Brief: Please write out exactly the lines that begin at the line containing "3_3_place_gp | u_core.volume_sum[8]$_DFFE_PN0P_" and run to the end of the records.

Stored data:
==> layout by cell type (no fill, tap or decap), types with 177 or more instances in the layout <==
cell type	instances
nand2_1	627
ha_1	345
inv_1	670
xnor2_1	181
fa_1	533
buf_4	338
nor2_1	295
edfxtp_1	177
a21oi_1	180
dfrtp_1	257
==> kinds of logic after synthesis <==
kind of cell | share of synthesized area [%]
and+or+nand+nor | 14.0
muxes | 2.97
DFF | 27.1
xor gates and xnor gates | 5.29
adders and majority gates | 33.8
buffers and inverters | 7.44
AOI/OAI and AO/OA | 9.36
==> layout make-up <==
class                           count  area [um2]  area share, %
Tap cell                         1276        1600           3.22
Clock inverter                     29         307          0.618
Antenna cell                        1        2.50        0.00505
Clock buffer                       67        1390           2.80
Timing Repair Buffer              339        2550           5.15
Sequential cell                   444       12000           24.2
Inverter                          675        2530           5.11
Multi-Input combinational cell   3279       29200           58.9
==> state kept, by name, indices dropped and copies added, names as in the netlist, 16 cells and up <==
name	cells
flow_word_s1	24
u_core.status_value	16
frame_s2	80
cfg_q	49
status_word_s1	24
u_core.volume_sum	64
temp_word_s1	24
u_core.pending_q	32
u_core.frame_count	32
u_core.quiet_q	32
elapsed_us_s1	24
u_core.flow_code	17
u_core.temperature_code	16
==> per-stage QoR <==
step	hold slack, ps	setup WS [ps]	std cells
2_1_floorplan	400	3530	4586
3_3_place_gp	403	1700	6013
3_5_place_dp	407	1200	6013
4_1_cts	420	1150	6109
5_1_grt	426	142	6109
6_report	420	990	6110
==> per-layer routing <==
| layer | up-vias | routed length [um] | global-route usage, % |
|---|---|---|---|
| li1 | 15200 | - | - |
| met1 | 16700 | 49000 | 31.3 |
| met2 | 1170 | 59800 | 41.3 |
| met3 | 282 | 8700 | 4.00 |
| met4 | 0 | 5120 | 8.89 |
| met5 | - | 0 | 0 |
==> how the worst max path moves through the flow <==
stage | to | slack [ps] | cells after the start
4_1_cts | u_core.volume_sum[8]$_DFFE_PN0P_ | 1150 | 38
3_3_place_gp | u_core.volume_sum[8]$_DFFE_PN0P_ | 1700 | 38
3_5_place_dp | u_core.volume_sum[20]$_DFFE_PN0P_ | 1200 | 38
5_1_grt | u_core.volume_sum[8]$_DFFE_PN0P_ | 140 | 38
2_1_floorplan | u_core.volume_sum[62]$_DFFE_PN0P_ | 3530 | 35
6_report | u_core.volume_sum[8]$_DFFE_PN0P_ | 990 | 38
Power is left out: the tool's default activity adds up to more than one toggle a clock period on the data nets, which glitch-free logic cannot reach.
--- src/rtl/core/tea_pkg.sv ---
// Types and constants for the TEA block cipher
package tea_pkg;

  localparam int WORD_W    = 32;
  localparam int ROUNDS    = 32;
  localparam int NUM_CELLS = 2 * ROUNDS;   // one cell per half-round
  localparam int CFG_IDX_W = 2;

  localparam logic [WORD_W-1:0] TEA_DELTA = 32'h9E37_79B9;
  localparam logic [63:0] SUM_DEC_FULL = 64'(ROUNDS) * 64'(TEA_DELTA);
  localparam logic [WORD_W-1:0] SUM_DEC_INIT = SUM_DEC_FULL[WORD_W-1:0];

  localparam logic [CFG_IDX_W-1:0] REG_KEY0 = 2'd0;
  localparam logic [CFG_IDX_W-1:0] REG_KEY1 = 2'd1;
  localparam logic [CFG_IDX_W-1:0] REG_KEY2 = 2'd2;
  localparam logic [CFG_IDX_W-1:0] REG_KEY3 = 2'd3;

  localparam logic CMD_ENCRYPT = 1'b0;
  localparam logic CMD_DECRYPT = 1'b1;

  typedef struct packed {
    logic [WORD_W-1:0] k0;
    logic [WORD_W-1:0] k1;
    logic [WORD_W-1:0] k2;
    logic [WORD_W-1:0] k3;
  } tea_key_t;

  // state that walks down the cell row with each block
  typedef struct packed {
    logic              cmd;
    logic              half;
    logic [WORD_W-1:0] sum;
    logic [WORD_W-1:0] y;
    logic [WORD_W-1:0] z;
  } tea_data_t;

  typedef struct packed {
    logic [WORD_W-1:0] w0;
    logic [WORD_W-1:0] w1;
  } tea_block_t;

endpackage

--- src/rtl/core/tea_if.sv ---


interface tea_out_if;
  logic        valid;
  logic        ready;
  logic [31:0] out_word0;
  logic [31:0] out_word1;

  modport source (output valid, out_word0, out_word1, input ready);
  modport sink   (input valid, out_word0, out_word1, output ready);
endinterface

Finished task:
3_3_place_gp | u_core.volume_sum[8]$_DFFE_PN0P_ | 1700 | 38
3_5_place_dp | u_core.volume_sum[20]$_DFFE_PN0P_ | 1200 | 38
5_1_grt | u_core.volume_sum[8]$_DFFE_PN0P_ | 140 | 38
2_1_floorplan | u_core.volume_sum[62]$_DFFE_PN0P_ | 3530 | 35
6_report | u_core.volume_sum[8]$_DFFE_PN0P_ | 990 | 38
Power is left out: the tool's default activity adds up to more than one toggle a clock period on the data nets, which glitch-free logic cannot reach.
--- src/rtl/core/tea_pkg.sv ---
// Types and constants for the TEA block cipher
package tea_pkg;

  localparam int WORD_W    = 32;
  localparam int ROUNDS    = 32;
  localparam int NUM_CELLS = 2 * ROUNDS;   // one cell per half-round
  localparam int CFG_IDX_W = 2;

  localparam logic [WORD_W-1:0] TEA_DELTA = 32'h9E37_79B9;
  localparam logic [63:0] SUM_DEC_FULL = 64'(ROUNDS) * 64'(TEA_DELTA);
  localparam logic [WORD_W-1:0] SUM_DEC_INIT = SUM_DEC_FULL[WORD_W-1:0];

  localparam logic [CFG_IDX_W-1:0] REG_KEY0 = 2'd0;
  localparam logic [CFG_IDX_W-1:0] REG_KEY1 = 2'd1;
  localparam logic [CFG_IDX_W-1:0] REG_KEY2 = 2'd2;
  localparam logic [CFG_IDX_W-1:0] REG_KEY3 = 2'd3;

  localparam logic CMD_ENCRYPT = 1'b0;
  localparam logic CMD_DECRYPT = 1'b1;

  typedef struct packed {
    logic [WORD_W-1:0] k0;
    logic [WORD_W-1:0] k1;
    logic [WORD_W-1:0] k2;
    logic [WORD_W-1:0] k3;
  } tea_key_t;

  // state that walks down the cell row with each block
  typedef struct packed {
    logic              cmd;
    logic              half;
    logic [WORD_W-1:0] sum;
    logic [WORD_W-1:0] y;
    logic [WORD_W-1:0] z;
  } tea_data_t;

  typedef struct packed {
    logic [WORD_W-1:0] w0;
    logic [WORD_W-1:0] w1;
  } tea_block_t;

endpackage

--- src/rtl/core/tea_if.sv ---


interface tea_out_if;
  logic        valid;
  logic        ready;
  logic [31:0] out_word0;
  logic [31:0] out_word1;

  modport source (output valid, out_word0, out_word1, input ready);
  modport sink   (input valid, out_word0, out_word1, output ready);
endinterface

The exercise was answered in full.